### Instructions for the task
The lines below are to be quoted exactly, from the first through the one that contains "export CTS_CLUSTER_SIZE = 10".

### Exercise material
===== config.mk =====
export PLATFORM = sky130hd
export DESIGN_NAME = sram_port_arbiter
export DESIGN_NICKNAME = d
export VERILOG_FILES = /design/src/rtl/sram_port_arbiter.sv
export SDC_FILE = /design/constraint.sdc
export NUM_CORES = 1
export LEC_CHECK = 0
export CAP_MARGIN = 15
export CORE_ASPECT_RATIO = 0.8
export CORE_MARGIN = 2
export CORE_UTILIZATION = 35
export CTS_CLUSTER_SIZE = 10
export DETAILED_ROUTE_END_ITERATION = 16
export PLACE_DENSITY = 0.74
export SYNTH_ARGS = -nofsm -noshare
export SYNTH_HDL_FRONTEND = slang
export SYNTH_SLANG_ARGS = --single-unit
export TNS_END_PERCENT = 50

===== constraint.sdc =====
create_clock -name clk -period 2.4 [get_ports clk]
set_clock_uncertainty 0.1 [all_clocks]
set_input_delay 0.24 -clock clk [delete_from_list [all_inputs] [get_ports clk]]
set_output_delay 0.24 -clock clk [all_outputs]
set_load 0.1 [all_outputs]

### Your solution
===== config.mk =====
export PLATFORM = sky130hd
export DESIGN_NAME = sram_port_arbiter
export DESIGN_NICKNAME = d
export VERILOG_FILES = /design/src/rtl/sram_port_arbiter.sv
export SDC_FILE = /design/constraint.sdc
export NUM_CORES = 1
export LEC_CHECK = 0
export CAP_MARGIN = 15
export CORE_ASPECT_RATIO = 0.8
export CORE_MARGIN = 2
export CORE_UTILIZATION = 35
export CTS_CLUSTER_SIZE = 10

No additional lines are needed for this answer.